The study traced the flow of evidence about urbanisation and urban development. The focus was on three rapidly urbanizing East African countries and three particular themes of urban policy: multi-level governance, industrial strategy and informality. Understanding evidentiary flows offers insights into why certain modes of urban development prevail while others struggle to gain traction, regardless of their intrinsic merit.
Figure 1 highlights the predominant flows (and no-flows) of urban policy evidence between actors at different scales in the three countries.
Given that national governments and SOEs retain a significant role in urban development in the three East African countries, the generally low levels of evidence sharing between urban researchers at universities and national ministries and SOEs, is remarkable. “Triple helix” notions of innovation draw on collaborations between tertiary education centres, government and business but such collaborations rest on the sharing of evidence (Pieterse, 2014; Saad et al., 2008; Singh et al., 2021). This study detected a dearth of the type of evidence and evidence sharing that might drive the type of urban development that builds on existing enterprises and lived realities, not to mention the ability to pay for infrastructure and services.
Urban development, especially if it is to be linked to industrial strategies and regional value chains, relies on evidence and evidence sharing across the region. In this sense, the African Union’s very low level of evidence generation or sharing when it comes to urban policy is conspicuous, and the void of evidence emerging from the East African Community (EAC) is problematic. The AU’s 2024 Africa Urban Forum should be seen as an effort to reform this, but the planning process for the inaugural Urban Forum revealed the AU’s limited capacity to generate and systematically cohere the evidence that regional industrialisation and development requires, in the manner of economic unions elsewhere in the world.
A growing flow of urban policy evidence between international consultancies, multilateral development agencies and national governments was clear from this research. This evidence is tailored to the views and priorities of Presidencies and Finance Ministries, with a bias towards the quantitative and financial information required for mega-infrastructure projects are commodity extraction. The sharing of evidence between NGOs working at the local level, donor agencies and academic institutions takes place in parallel to the evidence flows informing national ministries. While some of the evidence on informality finds its way into the policy briefs of international organisations such as SDI and UN-Habitat, it has proven difficult to assimilate the types of evidence from towns and cities themselves into policy, or from NGOs, academics and donor-funded research programmes working on informality into the national urban policies being advanced by presidencies and finance ministries.

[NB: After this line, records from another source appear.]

<file path="src/cmb_pkg.sv">
// Purpose: Shared constants and types for the move, branch and system instruction unit.
// Assumes: 16-bit words, 8-bit code segments, 10-bit data page pointers.
// Notes: Operation codes are internal class codes handed over by the decoder.
package cmb_pkg;
  // Instruction classes as presented by the decoder.
  localparam logic [4:0] OP_MOVE = 5'h00;
  localparam logic [4:0] OP_MOVE_SX = 5'h01;
  localparam logic [4:0] OP_MOVE_ZX = 5'h02;
  localparam logic [4:0] OP_JUMP_ABS = 5'h03;
  localparam logic [4:0] OP_JUMP_IND = 5'h04;
  localparam logic [4:0] OP_JUMP_REL = 5'h05;
  localparam logic [4:0] OP_JUMP_SEG = 5'h06;
  localparam logic [4:0] OP_BRANCH_SET = 5'h07;
  localparam logic [4:0] OP_BRANCH_CLR = 5'h08;
  localparam logic [4:0] OP_BRANCH_CLEAR_BIT = 5'h09;
  localparam logic [4:0] OP_BRANCH_SET_BIT = 5'h0a;
  localparam logic [4:0] OP_CALL_ABS = 5'h0b;
  localparam logic [4:0] OP_CALL_IND = 5'h0c;
  localparam logic [4:0] OP_CALL_REL = 5'h0d;
  localparam logic [4:0] OP_CALL_SEG = 5'h0e;
  localparam logic [4:0] OP_PUSH_CALL = 5'h0f;
  localparam logic [4:0] OP_TRAP = 5'h10;
  localparam logic [4:0] OP_PUSH = 5'h11;
  localparam logic [4:0] OP_POP = 5'h12;
  localparam logic [4:0] OP_CTX_SWITCH = 5'h13;
  localparam logic [4:0] OP_RETURN_NEAR = 5'h14;
  localparam logic [4:0] OP_RETURN_FAR = 5'h15;
  localparam logic [4:0] OP_RETURN_RESTORE = 5'h16;
  localparam logic [4:0] OP_RETURN_INT = 5'h17;
  localparam logic [4:0] OP_IDLE = 5'h18;
  localparam logic [4:0] OP_POWER_DOWN = 5'h19;
  localparam logic [4:0] OP_END_INIT = 5'h1a;
  localparam logic [4:0] OP_EXT_PAGE = 5'h1b;
  localparam logic [4:0] OP_EXT_SEG = 5'h1c;
  localparam logic [4:0] OP_NOP = 5'h1d;

  // Instruction lengths in bytes.
  localparam logic [2:0] LEN_SHORT = 3'h2;
  localparam logic [2:0] LEN_LONG = 3'h4;

  // Stack geometry and reset values.
  localparam int STACK_DEPTH = 16;
  localparam logic [3:0] SP_RESET = 4'h0;
  localparam logic [15:0] PC_RESET = 16'h0000;
  localparam logic [7:0] SEG_RESET = 8'h00;

  // Trap numbers land on vectors four bytes apart in segment zero.
  localparam logic [6:0] ILLEGAL_TRAP_NUM = 7'h04;
  localparam logic [7:0] TRAP_SEG = 8'h00;

  // Short register addresses are word indices into these bases.
  localparam logic [23:0] SFR_BASE = 24'h00fe00;
  localparam logic [23:0] ESFR_BASE = 24'h00f000;

  // States of the sequencer, one-hot.
  typedef enum logic [3:0] {
    S_EXEC = 4'h1,
    S_PUSH2 = 4'h2,
    S_POP2 = 4'h4,
    S_HALT = 4'h8
  } cmb_state_e;
endpackage

</file>
<file path="src/cmb_exec_unit.sv">
// Purpose: Executes moves, branches, inter_segment_call, returns, traps, stack, system and prefix ops.
// Assumes: The decoder supplies operands, condition result and bit value with the request.
// Notes: Holds the program counter, code segment, system stack and sequence prefix state.
`timescale 1ns/100ps
module cmb_exec_unit
  import cmb_pkg::*;
(
  // Clock and reset
  input wire logic clk_sys,
  input wire logic resetn,
  // Instruction request
  input wire logic instValid,
  input wire logic [4:0] instOp,
  input wire logic [2:0] instLen,
  input wire logic instByte,
  input wire logic instCond,
  input wire logic instBit,
  input wire logic instExtReg,
  input wire logic [15:0] srcData,
  input wire logic [15:0] regData,
  input wire logic [15:0] tgtAddr,
  input wire logic [7:0] tgtSeg,
  input wire logic [6:0] trapNum,
  input wire logic [1:0] prefixSpan,
  input wire logic [9:0] prefixValue,
  output logic instReady,
  // Data addressing
  input wire logic sfrShortMode,
  input wire logic [7:0] sfrShortAddr,
  input wire logic [15:0] dataOffset,
  input wire logic [9:0] dppPage,
  output logic [23:0] dataAddrQ,
  // Results
  output logic [15:0] pcQ,
  output logic [7:0] segQ,
  output logic wbValidQ,
  output logic wbByteQ,
  output logic [15:0] wbDataQ,
  output logic bitWrValidQ,
  output logic bitWrValueQ,
  output logic illegalTrapQ,
  // System control
  input wire logic wakeReq,
  input wire logic nmiPinN,
  output logic idleQ,
  output logic powerDownQ,
  output logic rstOutPinNQ,
  output logic extActiveQ
);

  // ******************************************************************
  // Declarations
  // ******************************************************************
  cmb_state_e stateQ, stateD;
  logic [15:0] stackMem [STACK_DEPTH];
  logic [3:0] spQ, spD;
  logic [15:0] pcD, pendWordQ, pendWordD, retPc, popWord;
  logic [7:0] segD;
  logic popToSegQ, popToSegD, pushEn, legal, accept;
  logic [15:0] pushData, wbDataD;
  logic wbValidD, wbByteD, bitWrValidD, bitWrValueD, illegalD;
  logic nmiMetaQ, nmiSyncQ;
  logic [2:0] extCountQ;
  logic extSegQ, extRegQ;
  logic [9:0] extValueQ;

  // Accepted lengths per class; unknown classes have none.
  function automatic logic lenOk(input logic [4:0] op, input logic [2:0] len);
    unique case (op)
      OP_MOVE, OP_MOVE_SX, OP_MOVE_ZX, OP_EXT_PAGE, OP_EXT_SEG:
        lenOk = (len == LEN_SHORT) || (len == LEN_LONG);
      OP_TRAP, OP_PUSH, OP_POP, OP_RETURN_NEAR, OP_RETURN_FAR, OP_RETURN_RESTORE,
      OP_RETURN_INT, OP_NOP:
        lenOk = (len == LEN_SHORT);
      OP_JUMP_ABS, OP_JUMP_IND, OP_JUMP_REL, OP_JUMP_SEG, OP_BRANCH_SET, OP_BRANCH_CLR,
      OP_BRANCH_CLEAR_BIT, OP_BRANCH_SET_BIT, OP_CALL_ABS, OP_CALL_IND, OP_CALL_REL,
      OP_CALL_SEG, OP_PUSH_CALL, OP_CTX_SWITCH, OP_IDLE, OP_POWER_DOWN, OP_END_INIT:
        lenOk = (len == LEN_LONG);
      default:
        lenOk = 1'b0;
    endcase
  endfunction

  assign instReady = (stateQ == S_EXEC);
  assign accept = instValid && instReady;
  assign legal = lenOk(instOp, instLen);
  assign retPc = pcQ + {13'h0000, instLen};
  assign popWord = stackMem[spQ - 4'h1];

  // ******************************************************************
  // Sequencer
  // ******************************************************************
  always_comb begin
    stateD = stateQ;
    pcD = pcQ;
    segD = segQ;
    spD = spQ;
    pendWordD = pendWordQ;
    popToSegD = popToSegQ;
    pushEn = 1'b0;
    pushData = pendWordQ;
    wbValidD = 1'b0;
    wbByteD = 1'b0;
    wbDataD = wbDataQ;
    bitWrValidD = 1'b0;
    bitWrValueD = 1'b0;
    illegalD = 1'b0;
    unique case (stateQ)
      S_EXEC: begin
        if (accept && !legal) begin
          illegalD = 1'b1;
          pushEn = 1'b1;
          pushData = {8'h00, segQ};
          pendWordD = pcQ;
          segD = TRAP_SEG;
          pcD = {7'h00, ILLEGAL_TRAP_NUM, 2'b00};
          stateD = S_PUSH2;
        end else if (accept) begin
          pcD = retPc;
          unique case (instOp)
            OP_MOVE: begin
              wbValidD = 1'b1;
              wbByteD = instByte;
              wbDataD = instByte ? {8'h00, srcData[7:0]} : srcData;
            end
            OP_MOVE_SX: begin
              wbValidD = 1'b1;
              wbDataD = {{8{srcData[7]}}, srcData[7:0]};
            end
            OP_MOVE_ZX: begin
              wbValidD = 1'b1;
              wbDataD = {8'h00, srcData[7:0]};
            end
            OP_JUMP_ABS: if (instCond) pcD = tgtAddr;
            OP_JUMP_IND: if (instCond) pcD = regData;
            OP_JUMP_REL: if (instCond) pcD = retPc + tgtAddr;
            OP_JUMP_SEG: begin
              segD = tgtSeg;
              pcD = tgtAddr;
            end
            OP_BRANCH_SET: if (instBit) pcD = retPc + tgtAddr;
            OP_BRANCH_CLR: if (!instBit) pcD = retPc + tgtAddr;
            OP_BRANCH_CLEAR_BIT: if (instBit) begin
              pcD = retPc + tgtAddr;
              bitWrValidD = 1'b1;
              bitWrValueD = 1'b0;
            end
            OP_BRANCH_SET_BIT: if (!instBit) begin
              pcD = retPc + tgtAddr;
              bitWrValidD = 1'b1;
              bitWrValueD = 1'b1;
            end
            OP_CALL_ABS, OP_CALL_IND, OP_CALL_REL: if (instCond) begin
              pushEn = 1'b1;
              pushData = retPc;
              pcD = (instOp == OP_CALL_ABS) ? tgtAddr :
                    (instOp == OP_CALL_IND) ? regData : retPc + tgtAddr;
            end
            OP_CALL_SEG, OP_TRAP: begin
              pushEn = 1'b1;
              pushData = {8'h00, segQ};
              pendWordD = retPc;
              segD = (instOp == OP_TRAP) ? TRAP_SEG : tgtSeg;
              pcD = (instOp == OP_TRAP) ? {7'h00, trapNum, 2'b00} : tgtAddr;
              stateD = S_PUSH2;
            end
            OP_PUSH_CALL: begin
              pushEn = 1'b1;
              pushData = regData;
              pendWordD = retPc;
              pcD = tgtAddr;
              stateD = S_PUSH2;
            end
            OP_PUSH: begin
              pushEn = 1'b1;
              pushData = regData;
            end
            OP_POP: begin
              spD = spQ - 4'h1;
              wbValidD = 1'b1;
              wbDataD = popWord;
            end
            OP_CTX_SWITCH: begin
              pushEn = 1'b1;
              pushData = regData;
              wbValidD = 1'b1;
              wbDataD = srcData;
            end
            OP_RETURN_NEAR, OP_RETURN_FAR, OP_RETURN_RESTORE, OP_RETURN_INT: begin
              spD = spQ - 4'h1;
              pcD = popWord;
              popToSegD = (instOp != OP_RETURN_RESTORE);
              if (instOp != OP_RETURN_NEAR) stateD = S_POP2;
            end
            OP_IDLE: stateD = S_HALT;
            OP_POWER_DOWN: if (!nmiSyncQ) stateD = S_HALT;
            default: ;
          endcase
        end
      end
      S_PUSH2: begin
        pushEn = 1'b1;
        stateD = S_EXEC;
      end
      S_POP2: begin
        spD = spQ - 4'h1;
        if (popToSegQ) begin
          segD = popWord[7:0];
        end else begin
          wbValidD = 1'b1;
          wbDataD = popWord;
        end
        stateD = S_EXEC;
      end
      S_HALT: if (idleQ && wakeReq) stateD = S_EXEC;
      default: stateD = S_EXEC;
    endcase
    if (pushEn) spD = spQ + 4'h1;
  end

  always_ff @(posedge clk_sys) begin
    if (!resetn) begin
      stateQ <= S_EXEC;
      pcQ <= PC_RESET;
      segQ <= SEG_RESET;
      spQ <= SP_RESET;
      pendWordQ <= 16'h0000;
      popToSegQ <= 1'b0;
      wbValidQ <= 1'b0;
      wbByteQ <= 1'b0;
      wbDataQ <= 16'h0000;
      bitWrValidQ <= 1'b0;
      bitWrValueQ <= 1'b0;
      illegalTrapQ <= 1'b0;
    end else begin
      stateQ <= stateD;
      pcQ <= pcD;
      segQ <= segD;
      spQ <= spD;
      pendWordQ <= pendWordD;
      popToSegQ <= popToSegD;
      wbValidQ <= wbValidD;
      wbByteQ <= wbByteD;
      wbDataQ <= wbDataD;
      bitWrValidQ <= bitWrValidD;
      bitWrValueQ <= bitWrValueD;
      illegalTrapQ <= illegalD;
    end
  end

  // The stack array has no reset; the pointer alone defines its content.
  always_ff @(posedge clk_sys) begin
    if (pushEn) stackMem[spQ] <= pushData;
  end

  // ******************************************************************
  // Power modes and reset output
  // ******************************************************************
  always_ff @(posedge clk_sys) begin
    if (!resetn) begin
      nmiMetaQ <= 1'b1;
      nmiSyncQ <= 1'b1;
    end else begin
      nmiMetaQ <= nmiPinN;
      nmiSyncQ <= nmiMetaQ;
    end
  end

  always_ff @(posedge clk_sys) begin
    if (!resetn) begin
      idleQ <= 1'b0;
      powerDownQ <= 1'b0;
      rstOutPinNQ <= 1'b0;
    end else begin
      if (accept && legal && instOp == OP_IDLE) idleQ <= 1'b1;
      else if (idleQ && wakeReq) idleQ <= 1'b0;
      if (accept && legal && instOp == OP_POWER_DOWN && !nmiSyncQ) powerDownQ <= 1'b1;
      if (accept && legal && instOp == OP_END_INIT) rstOutPinNQ <= 1'b1;
    end
  end

  // ******************************************************************
  // Sequence prefixes and data addressing
  // ******************************************************************
  always_ff @(posedge clk_sys) begin
    if (!resetn) begin
      extCountQ <= 3'h0;
      extSegQ <= 1'b0;
      extRegQ <= 1'b0;
      extValueQ <= 10'h000;
    end else if (accept && legal && (instOp == OP_EXT_PAGE || instOp == OP_EXT_SEG)) begin
      extCountQ <= {1'b0, prefixSpan} + 3'h1;
      extSegQ <= (instOp == OP_EXT_SEG);
      extRegQ <= instExtReg;
      extValueQ <= prefixValue;
    end else if (accept && extCountQ != 3'h0) begin
      extCountQ <= extCountQ - 3'h1;
    end
  end
  assign extActiveQ = (extCountQ != 3'h0);

  always_ff @(posedge clk_sys) begin
    if (!resetn) begin
      dataAddrQ <= 24'h000000;
    end else if (accept) begin
      if (sfrShortMode) begin
        dataAddrQ <= ((extActiveQ && extRegQ) ? ESFR_BASE : SFR_BASE)
                     + {15'h0000, sfrShortAddr, 1'b0};
      end else if (extActiveQ && extSegQ) begin
        dataAddrQ <= {extValueQ[7:0], dataOffset};
      end else if (extActiveQ) begin
        dataAddrQ <= {extValueQ, dataOffset[13:0]};
      end else begin
        dataAddrQ <= {dppPage, dataOffset[13:0]};
      end
    end
  end
endmodule

</file>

Self-evidently, the evidence that is used in urban policy is determined by the type of evidence familiar to the entities responsible for urban development. Despite policies to the contrary, urban development in Tanzania remains centralised and the evidence informing urban development is tailored to the needs of Tanzania’s national entities – it tends it be highly quantitative, aggregated evidence focused on large scale infrastructure. Ethiopia’s urban governance is both more complex and decentralised than Tanzania’s, and Kenya has had a more devolved and decentralised urban development framework than either Tanzania or Ethiopia since 2010. Nonetheless, recent developments in Addis Ababa have been driven by the Federal Government and based on the same types of evidence as those applied in Tanzania – with very similar outcomes. In Kenya, despite one of the most vibrant NGO sectors on the continent, investment flows into towns and cities are shaped by the same evidentiary biases and disconnects as Ethiopia and Tanzania. This observation provides insight into the support for Bus Rapid Transit systems, the construction of SEZs and the demarcation of new towns, rather than the more complex hyper-local task of upgrading existing taxi operations, informal settlement upgrading, and creating the urban networks of energy, transport and water infrastructure that would enable manufacturing.
It is also true that fiscal responsibility, whether at national or local level introduces biases towards standardised, easily costed, financial data at the expense of ethnographic data and grounded theory that explains how urban residents format their livelihoods or even how they generate revenue. It is easier for governments at all scales to raise finance, allocate public expenditure and set attainable timeframes for these developments, than to engage the evidence from established urban communities, many of which have emerged beyond the reach of formal planning processes and are not reflected in dated Census surveys. As such, an abundance of seemingly important evidence on urban livelihoods in informal settlements, ecological buffers, service delivery innovations and construction materials, that is produced by NGOs and researchers working on informality is largely lost to urban policy formulation.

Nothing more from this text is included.